When a panel of medical experts were setting up the priority list for the Covid-19 vaccine, some of them opposed giving it to elderly nursing home residents first.
Their reasoning, eventually overruled, was that giving the shot to people in frail health could undermine public confidence in the vaccine, because some of the residents, by virtue of their advanced age, were likely to die soon afterward.
Sure enough, some opponents of all vaccines are pointing to the deaths of elderly people who got the Covid-19 shot as proof that this vaccine is dangerous.
The most prominent example is Hank Aaron, baseball’s home run king. On Jan. 5, Aaron and other civil rights leaders made a public event out of getting the first of two vaccinations in Atlanta. They wanted to send a message to other Black Americans that they believed the Covid-19 vaccines are safe.
Then the 86-year-old Aaron died in his sleep 17 days later, and anti-vaccine leader Robert F. Kennedy Jr. wrote that this was part of “a wave of suspicious deaths among elderly closely following administration of Covid vaccines.”
The Snopes.com fact-checking website disputes Kennedy’s claim that there is a wave of suspicious deaths among the elderly. And a Jan. 18 story on the Bloomberg.com website contains comprehensive information about vaccine reactions, making clear that there is no evidence the shot is directly responsible for any deaths.
For starters, Snopes points out that, according to Social Security’s actuarial tables, an 86-year-old man like Aaron stands a 10% chance of dying within a year — whether or not he got the Covid-19 vaccine.

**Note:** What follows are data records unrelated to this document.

## config.mk

```make
export PLATFORM = sky130hd
export DESIGN_NAME = sdmmc_cmd_engine
export DESIGN_NICKNAME = d
export VERILOG_FILES = /design/src/rtl/sdmmc_cmd_pkg.sv /design/src/rtl/sdmmc_cmd_tx.sv /design/src/rtl/sdmmc_cmd_rx.sv /design/src/rtl/sdmmc_tick_timer.sv /design/src/rtl/sdmmc_cmd_engine.sv
export SDC_FILE = /design/constraint.sdc
export NUM_CORES = 1
export LEC_CHECK = 0
export BUFFER_PORTS_ARGS = -buffer_cell sky130_fd_sc_hd__buf_2
export CAP_MARGIN = 10
export CORE_MARGIN = 3
export CORE_UTILIZATION = 34
export CTS_CLUSTER_SIZE = 20
export DETAILED_ROUTE_END_ITERATION = 8
export SLEW_MARGIN = 20
export SYNTH_ARGS = -nofsm -noshare
export SYNTH_HDL_FRONTEND = slang
export SYNTH_HIERARCHICAL = 1
export SYNTH_SLANG_ARGS = --single-unit
```

## constraint.sdc

```tcl
create_clock -name clk -period 4.3 [get_ports clk]
set_input_delay 0.215 -clock clk [delete_from_list [all_inputs] [get_ports clk]]
set_output_delay 0.215 -clock clk [all_outputs]
set_load 0.02 [all_outputs]
```

## src/rtl/sdmmc_cmd_pkg.sv

```systemverilog
// Shared constants, state type and CRC7 helper for the SD/MMC command engine.
// Assumes the standard 48-bit command frame and 136-bit long reply sizes.
package sdmmc_cmd_pkg;

    localparam int CMD_IDX_W  = 6;
    localparam int CMD_ARG_W  = 32;
    localparam int FRAME_BITS = 48;
    localparam int LONG_BITS  = 136;
    localparam int WORD_W     = 32;
    localparam int WORD_CNT   = 4;
    localparam int CRC_SPAN   = 40;

    typedef enum logic [2:0] {
        ST_IDLE,
        ST_SEND,
        ST_WAIT,
        ST_RECV,
        ST_TAIL
    } eng_state_t;

    // CRC7 (x^7 + x^3 + 1) over CRC_SPAN bits, MSB first, register cleared to zero.
    function automatic logic [6:0] crc7_span(input logic [CRC_SPAN-1:0] bits);
        logic [6:0] acc;
        logic       fb;
        acc = 7'd0;
        for (int i = CRC_SPAN - 1; i >= 0; i--) begin
            fb  = bits[i] ^ acc[6];
            acc = {acc[5:0], 1'b0} ^ (fb ? 7'h09 : 7'h00);
        end
        return acc;
    endfunction

endpackage

```

## src/rtl/sdmmc_cmd_tx.sv

```systemverilog
// Command frame serializer: loads a whole frame, then presents its MSB and
// shifts left on each shift strobe. Assumes the caller issues exactly
// FRAME_BITS shift strobes per load and watches last_bit to stop.
module sdmmc_cmd_tx #(
    parameter int FRAME_BITS = 48
) (
    input  logic                  clk,
    input  logic                  rst_n,
    input  logic                  load,
    input  logic                  shift,
    input  logic [FRAME_BITS-1:0] frame_in,
    output logic                  bit_out,
    output logic                  last_bit
);
    localparam int CW = $clog2(FRAME_BITS + 1);
    localparam logic [CW-1:0] LAST_IDX = CW'(FRAME_BITS - 1);

    logic [FRAME_BITS-1:0] sr;
    logic [CW-1:0]         cnt;

    // Shift register and bit counter: reload on load, advance on shift.
    always_ff @(posedge clk) begin
        if (!rst_n) begin
            sr  <= '1;
            cnt <= '0;
        end else if (load) begin
            sr  <= frame_in;
            cnt <= '0;
        end else if (shift) begin
            sr  <= {sr[FRAME_BITS-2:0], 1'b1};
            cnt <= cnt + 1'b1;
        end
    end

    assign bit_out  = sr[FRAME_BITS-1];
    assign last_bit = (cnt == LAST_IDX);

    p_tx_hold_r3: assert property (@(posedge clk) disable iff (!rst_n)
        (!load && !shift) |=> $stable(sr));

endmodule

```

## src/rtl/sdmmc_cmd_rx.sv

```systemverilog
// Reply deserializer: shifts in one CMD bit per sample strobe, counts bits,
// and flags the final bit of a short or long reply. frame_now shows the
// frame including the bit being sampled, for use on the final sample.
// Assumes clear precedes each reply and the start bit is the first sample.
module sdmmc_cmd_rx #(
    parameter int SHORT_BITS = 48,
    parameter int LONG_BITS  = 136
) (
    input  logic                 clk,
    input  logic                 rst_n,
    input  logic                 clear,
    input  logic                 sample,
    input  logic                 long_mode,
    input  logic                 bit_in,
    output logic                 last_bit,
    output logic [LONG_BITS-1:0] frame_now
);
    localparam int CW = $clog2(LONG_BITS + 1);
    localparam logic [CW-1:0] LAST_SHORT = CW'(SHORT_BITS - 1);
    localparam logic [CW-1:0] LAST_LONG  = CW'(LONG_BITS - 1);
    localparam logic [CW-1:0] MAX_CNT    = CW'(LONG_BITS);

    logic [LONG_BITS-1:0] sr;
    logic [CW-1:0]        cnt;

    // Capture register and received-bit counter.
    always_ff @(posedge clk) begin
        if (!rst_n) begin
            sr  <= '0;
            cnt <= '0;
        end else if (clear) begin
            sr  <= '0;
            cnt <= '0;
        end else if (sample) begin
            sr  <= frame_now;
            cnt <= cnt + 1'b1;
        end
    end

    assign frame_now = {sr[LONG_BITS-2:0], bit_in};
    assign last_bit  = (cnt == (long_mode ? LAST_LONG : LAST_SHORT));

    p_rx_bound_r7: assert property (@(posedge clk) disable iff (!rst_n)
        cnt <= MAX_CNT);

endmodule

```

## src/rtl/sdmmc_tick_timer.sv

```systemverilog
// Bus-tick counter used for the reply window and the post-stop tail.
// Assumes the controller clears it on every state change.
module sdmmc_tick_timer #(
    parameter int MAX_COUNT = 64
) (
    input  logic                         clk,
    input  logic                         rst_n,
    input  logic                         clear,
    input  logic                         step,
    output logic [$clog2(MAX_COUNT+1)-1:0] count
);
    // Counts steps since the last clear.
    always_ff @(posedge clk) begin
        if (!rst_n)      count <= '0;
        else if (clear)  count <= '0;
        else if (step)   count <= count + 1'b1;
    end

endmodule

```

## src/rtl/sdmmc_cmd_engine.sv

```systemverilog
// SD/MMC command engine top: holds index/argument registers, sequences
// send -> wait for reply -> receive -> optional stop tail, and keeps the
// sticky reply status and the four response words.
// Assumes bus_tick is a one-cycle enable from an external divider and the
// CMD line pad/pull-up logic lives outside this block.
module sdmmc_cmd_engine
    import sdmmc_cmd_pkg::*;
#(
    parameter int RESP_WAIT_TICKS = 64,
    parameter int STOP_TAIL_TICKS = 8,
    parameter int STOP_CMD_IDX    = 12
) (
    input  logic                 clk,
    input  logic                 rst_n,
    input  logic                 bus_tick,
    input  logic                 idx_wr,
    input  logic [CMD_IDX_W-1:0] idx_wdata,
    input  logic                 arg_wr,
    input  logic [CMD_ARG_W-1:0] arg_wdata,
    input  logic                 run,
    input  logic                 run_get_resp,
    input  logic                 run_long_resp,
    input  logic                 run_ignore_crc,
    input  logic                 cmd_in,
    output logic                 cmd_out,
    output logic                 cmd_oe,
    output logic                 busy,
    output logic                 resp_timeout,
    output logic                 resp_crc_err,
    output logic                 resp_err,
    output logic [WORD_W-1:0]    resp_word0,
    output logic [WORD_W-1:0]    resp_word1,
    output logic [WORD_W-1:0]    resp_word2,
    output logic [WORD_W-1:0]    resp_word3
);
    localparam int TMR_MAX = (RESP_WAIT_TICKS > STOP_TAIL_TICKS) ? RESP_WAIT_TICKS : STOP_TAIL_TICKS;
    localparam int TW      = $clog2(TMR_MAX + 1);
    localparam logic [TW-1:0] WAIT_LAST = TW'(RESP_WAIT_TICKS - 1);
    localparam logic [TW-1:0] TAIL_LAST = TW'(STOP_TAIL_TICKS - 1);
    localparam logic [CMD_IDX_W-1:0] STOP_IDX = CMD_IDX_W'(STOP_CMD_IDX);

    eng_state_t            state, state_nxt, post_state;
    logic [CMD_IDX_W-1:0]  idx_q;
    logic [CMD_ARG_W-1:0]  arg_q;
    logic                  get_q, long_q, ign_q, stop_q;
    logic                  accept;
    logic                  tx_bit, tx_last, rx_last;
    logic [LONG_BITS-1:0]  fin;
    logic [TW-1:0]         tmr;
    logic                  wait_expired, tail_done, finish_rx, rx_sample;
    logic [CRC_SPAN-1:0]   tx_head;
    logic [FRAME_BITS-1:0] tx_frame;
    logic                  crc_bad, frame_bad;
    logic [WORD_CNT-1:0][WORD_W-1:0] words_q;

    assign accept       = run && (state == ST_IDLE);
    assign wait_expired = (tmr == WAIT_LAST);
    assign tail_done    = (tmr == TAIL_LAST);
    assign finish_rx    = (state == ST_RECV) && bus_tick && rx_last;
    assign rx_sample    = bus_tick && (((state == ST_WAIT) && !cmd_in) || (state == ST_RECV));
    assign tx_head      = {1'b0, 1'b1, idx_q, arg_q};
    assign tx_frame     = {tx_head, crc7_span(tx_head), 1'b1};
    assign post_state   = stop_q ? ST_TAIL : ST_IDLE;

    // Index and argument registers, written independently at any time.
    always_ff @(posedge clk) begin
        if (!rst_n) begin
            idx_q <= '0;
            arg_q <= '0;
        end else begin
            if (idx_wr) idx_q <= idx_wdata;
            if (arg_wr) arg_q <= arg_wdata;
        end
    end

    // Next-state selection for the transaction sequencer.
    always_comb begin
        state_nxt = state;
        unique case (state)
            ST_IDLE: if (run) state_nxt = ST_SEND;
            ST_SEND: if (bus_tick && tx_last)
                         state_nxt = get_q ? ST_WAIT : post_state;
            ST_WAIT: if (bus_tick) begin
                         if (!cmd_in)          state_nxt = ST_RECV;
                         else if (wait_expired) state_nxt = post_state;
                     end
            ST_RECV: if (bus_tick && rx_last) state_nxt = post_state;
            ST_TAIL: if (bus_tick && tail_done) state_nxt = ST_IDLE;
            default: state_nxt = ST_IDLE;
        endcase
    end

    // Sequencer state register.
    always_ff @(posedge clk) begin
        if (!rst_n) state <= ST_IDLE;
        else        state <= state_nxt;
    end

    sdmmc_cmd_tx #(.FRAME_BITS(FRAME_BITS)) i_tx (
        .clk      (clk),
        .rst_n    (rst_n),
        .load     (accept),
        .shift    ((state == ST_SEND) && bus_tick),
        .frame_in (tx_frame),
        .bit_out  (tx_bit),
        .last_bit (tx_last)
    );

    sdmmc_cmd_rx #(.SHORT_BITS(FRAME_BITS), .LONG_BITS(LONG_BITS)) i_rx (
        .clk       (clk),
        .rst_n     (rst_n),
        .clear     (accept),
        .sample    (rx_sample),
        .long_mode (long_q),
        .bit_in    (cmd_in),
        .last_bit  (rx_last),
        .frame_now (fin)
    );

    sdmmc_tick_timer #(.MAX_COUNT(TMR_MAX)) i_timer (
        .clk   (clk),
        .rst_n (rst_n),
        .clear (state_nxt != state),
        .step  (bus_tick),
        .count (tmr)
    );

    // Reply checks evaluated on the final reply bit.
    always_comb begin
        crc_bad = (crc7_span(fin[FRAME_BITS-1:8]) != fin[7:1]);
        if (long_q)
            frame_bad = fin[LONG_BITS-1] | fin[LONG_BITS-2] | ~(&fin[LONG_BITS-3:LONG_BITS-8]) | ~fin[0];
        else
            frame_bad = fin[FRAME_BITS-1] | fin[FRAME_BITS-2] | ~fin[0];
    end

    // Per-command flags and sticky status bits.
    always_ff @(posedge clk) begin
        if (!rst_n) begin
            get_q <= 1'b0; long_q <= 1'b0; ign_q <= 1'b0; stop_q <= 1'b0;
            resp_timeout <= 1'b0; resp_crc_err <= 1'b0; resp_err <= 1'b0;
        end else if (accept) begin
            get_q  <= run_get_resp;
            long_q <= run_long_resp;
            ign_q  <= run_ignore_crc;
            stop_q <= (idx_q == STOP_IDX);
            resp_timeout <= 1'b0; resp_crc_err <= 1'b0; resp_err <= 1'b0;
        end else begin
            if ((state == ST_WAIT) && bus_tick && cmd_in && wait_expired)
                resp_timeout <= 1'b1;
            if (finish_rx) begin
                resp_crc_err <= !long_q && !ign_q && crc_bad;
                resp_err     <= frame_bad;
            end
        end
    end

    // Response word capture: all words for a long reply, word 0 for a short one.
    for (genvar w = 0; w < WORD_CNT; w++) begin : g_word
        always_ff @(posedge clk) begin
            if (!rst_n)
                words_q[w] <= '0;
            else if (finish_rx) begin
                if (long_q)
                    words_q[w] <= fin[w*WORD_W +: WORD_W];
                else if (w == 0)
                    words_q[w] <= fin[FRAME_BITS-9 -: WORD_W];
            end
        end
    end

    assign resp_word0 = words_q[0];
    assign resp_word1 = words_q[1];
    assign resp_word2 = words_q[2];
    assign resp_word3 = words_q[3];
    assign busy       = (state != ST_IDLE);
    assign cmd_oe     = (state == ST_SEND);
    assign cmd_out    = cmd_oe ? tx_bit : 1'b1;

    p_accept_busy_r1: assert property (@(posedge clk) disable iff (!rst_n)
        (!busy && run) |=> busy);
    p_run_ignored_r2: assert property (@(posedge clk) disable iff (!rst_n)
        (busy && run) |=> $stable({get_q, long_q, ign_q, stop_q}));
    p_line_high_r3: assert property (@(posedge clk) disable iff (!rst_n)
        !cmd_oe |-> cmd_out);
    p_timeout_alone_r5: assert property (@(posedge clk) disable iff (!rst_n)
        resp_timeout |-> (!resp_crc_err && !resp_err));
    p_crc_masked_r6: assert property (@(posedge clk) disable iff (!rst_n)
        resp_crc_err |-> (!ign_q && !long_q));
    p_status_hold_r10: assert property (@(posedge clk) disable iff (!rst_n)
        (!busy && !run) |=> $stable({resp_timeout, resp_crc_err, resp_err}));

endmodule

```

# Word level (Yosys, flattened, before mapping)

Cells that the tools add are included.

Bits in registers: 379
Output and inout port bits: 134
Word-level logic and storage cells: 314

Add/sub/neg operators: 3
Equality and inequality tests: 11
Multiplexer cells: 94
Bitwise operators: 161
Reductions and logical operators: 25

Operators with widths:

| kind                | count |
|---|---|
| $xor 7x4->7         | 73 |
| $mux 4              | 78 |
| $mux 48             | 2 |
| $xor 1x1->1         | 71 |
| $mux 32             | 1 |
| $mux 3              | 9 |
| $pmux 3 s5          | 1 |
| $logic_and 1x1->1   | 14 |
| $xor 6x4->6         | 2 |
| $add 8x1->8 const B | 1 |
| $eq 8x8->1          | 1 |
| $mux 8              | 1 |
| $add 7x1->7 const B | 1 |
| $eq 7x3->1 const B  | 1 |
| $eq 7x6->1 const B  | 1 |
| $ne 7x7->1          | 1 |
| $add 6x1->6 const B | 1 |
| $eq 3x2->1 const B  | 2 |
| $eq 6x4->1 const B  | 1 |
| $eq 6x6->1 const B  | 1 |
| $reduce_and 6->1    | 1 |
| $or 1x1->1          | 5 |
| $xor 1x1->1 const B | 5 |
| $xor 5x4->5         | 1 |
| 13 further kinds    | 19 |

# Logic depth before layout (Yosys ltp)

Word-level depth: 115
Gate-level depth with buffers: 13
Mapped depth without buffers: 13

# Cells and area by module

The synthesis kept the hierarchy.

Modules (own cells, without submodules):

| module           | instances | cells an instance | area each (um^2) | sequential area each (um^2) |
|---|---|---|---|---|
| sdmmc_cmd_engine | 1         | 932               | 8455.6           | 3523.4 |
| sdmmc_cmd_rx     | 1         | 481               | 5156.2           | 2862.7 |
| sdmmc_cmd_tx     | 1         | 238               | 2731.4           | 1081.0 |
| sdmmc_tick_timer | 1         | 30                | 279.0            | 140.1 |

# Least setup slack after synthesis

Ideal clock, no wire load.

Kind: register -> register
Start: register i_rx.sr[46]
End: register resp_crc_err
Setup time: 130 ps
Arrival time: 2596 ps
Required time: 4170 ps
Path slack: 1574 ps
Cell stages (with the launch flop): 11
Clock period less this slack: 2726 ps
Path through: dfxtp_1 > buf_2 > xnor2_2 > xnor3_1 > xnor3_2 > xor2_2 > xnor2_1 > xor3_1 > or2_1 > o221ai_1 > nand4_1

Cells in the longest elaborated chain, start to end: 60

RTL lines:

| element                                           | RTL line                                 | source |
|---|---|---|
| start: declaration                                | sdmmc_cmd_rx.sv:23                       | `logic [LONG_BITS-1:0] sr;` |
| start signal: assignment                          | sdmmc_cmd_rx.sv:35                       | `sr <= frame_now;` |
| $mux 4 *                                          | sdmmc_cmd_pkg.sv:28                      | `acc = {acc[5:0], 1'b0} ^ (fb ? 7'h09 : 7'h00);` |
| $xor 5x4->5 *                                     | sdmmc_cmd_pkg.sv:28                      |  |
| $xor 6x4->6 *                                     | sdmmc_cmd_pkg.sv:28                      |  |
| $xor 7x4->7 *                                     | sdmmc_cmd_pkg.sv:28                      |  |
| $xor 1x1->1 / $xor 7x4->7 (equally long branches) | sdmmc_cmd_pkg.sv:27, sdmmc_cmd_pkg.sv:28 |  |
| $mux 4 / $xor 7x4->7 (equally long branches)      | sdmmc_cmd_pkg.sv:28                      |  |
| $xor 7x4->7 * (4 in series)                       | sdmmc_cmd_pkg.sv:28                      |  |
| $xor 1x1->1 / $xor 7x4->7 (equally long branches) | sdmmc_cmd_pkg.sv:27, sdmmc_cmd_pkg.sv:28 |  |
| (+35 left out)                                    | -                                        |  |
| $xor 1x1->1 / $xor 7x4->7 (equally long branches) | sdmmc_cmd_pkg.sv:27, sdmmc_cmd_pkg.sv:28 |  |
| $mux 4 / $xor 7x4->7 (equally long branches)      | sdmmc_cmd_pkg.sv:28                      |  |
| $xor 7x4->7 * (7 in series)                       | sdmmc_cmd_pkg.sv:28                      |  |
| $xor 1x1->1 / $xor 7x4->7 (equally long branches) | sdmmc_cmd_pkg.sv:27, sdmmc_cmd_pkg.sv:28 |  |
| $mux 4 / $xor 7x4->7 (equally long branches)      | sdmmc_cmd_pkg.sv:28                      |  |
| $xor 7x4->7 *                                     | sdmmc_cmd_pkg.sv:28                      |  |
| $ne 7x7->1 *                                      | sdmmc_cmd_engine.sv:130                  | `crc_bad = (crc7_span(fin[FRAME_BITS-1:8]) != fin[7:1]);` |
| $logic_and 1x1->1 *                               | sdmmc_cmd_engine.sv:152                  | `resp_crc_err <= !long_q && !ign_q && crc_bad;` |
| end signal: assignment                            | sdmmc_cmd_engine.sv:152                  |  |
| end: declaration                                  | sdmmc_cmd_engine.sv:29                   | `output logic resp_crc_err,` |

Mark *: on every way between the ends. The rest lies on a longest branch, timed or not.
A chain may end at the register's enable or synchronous reset.

# Worst setup path after layout

Start: register i_rx.cnt[3]
End: register words_q, in the netlist resp_word3[15]

Cells in the longest elaborated chain, start to end: 3

RTL lines:

| element                        | RTL line                | source |
|---|---|---|
| start: declaration             | sdmmc_cmd_rx.sv:24      | `logic [CW-1:0] cnt;` |
| start signal: assignment       | sdmmc_cmd_rx.sv:36      | `cnt <= cnt + 1'b1;` |
| $eq 8x8->1                     | sdmmc_cmd_rx.sv:41      | `assign last_bit = (cnt == (long_mode ? LAST_LONG : LAST_SHORT));` |
| named net rx_last              | sdmmc_cmd_engine.sv:47  | `logic tx_bit, tx_last, rx_last;` |
| $logic_and 1x1->1              | sdmmc_cmd_engine.sv:59  | `assign finish_rx = (state == ST_RECV) && bus_tick && rx_last;` |
| $reduce_and 2->1 (no line)     | -                       |  |
| end signal: indexed assignment | sdmmc_cmd_engine.sv:165 | `words_q[w] <= fin[w*WORD_W +: WORD_W];` |
| end signal: indexed assignment | sdmmc_cmd_engine.sv:167 | `words_q[w] <= fin[FRAME_BITS-9 -: WORD_W];` |
| end: declaration               | sdmmc_cmd_engine.sv:54  | `logic [WORD_CNT-1:0][WORD_W-1:0] words_q;` |

The timed path passes the listed nets, and every way through them passes these cells.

The most deaths reported among people who received the vaccine were in Norway and Germany. But Bloomberg said all who died were elderly, and some were terminal patients who had only a short time to live.
People around the world report fever, a headache or pain in the shot area after receiving the vaccine. But by far the biggest concern is a condition known as anaphylaxis.
This is a serious allergic reaction that causes inflammation and tissue swelling, and it was a known risk of the vaccine. It often is treated with a combination of antihistamines and an adrenaline injection.
Snopes rules the claim that Aaron died of the Covid-19 vaccination as “unproven” — because while there is no evidence that the shot took his life, there still is no evidence to the contrary. However, the medical examiner’s office said there was no indication the vaccine was a contributing factor in his death, and the Morehouse School of Medicine, where Aaron got the shot, said he had no side effects from it.
Still, getting this vaccine is a risk, and if the idea makes you uncomfortable, skip it. But Bloomberg says that as of Jan. 19, there have been 8.3 cases of anaphylaxis per 1 million doses of the vaccine administered in the United States. The chance of getting the virus — or dying from it — clearly is a lot higher than that.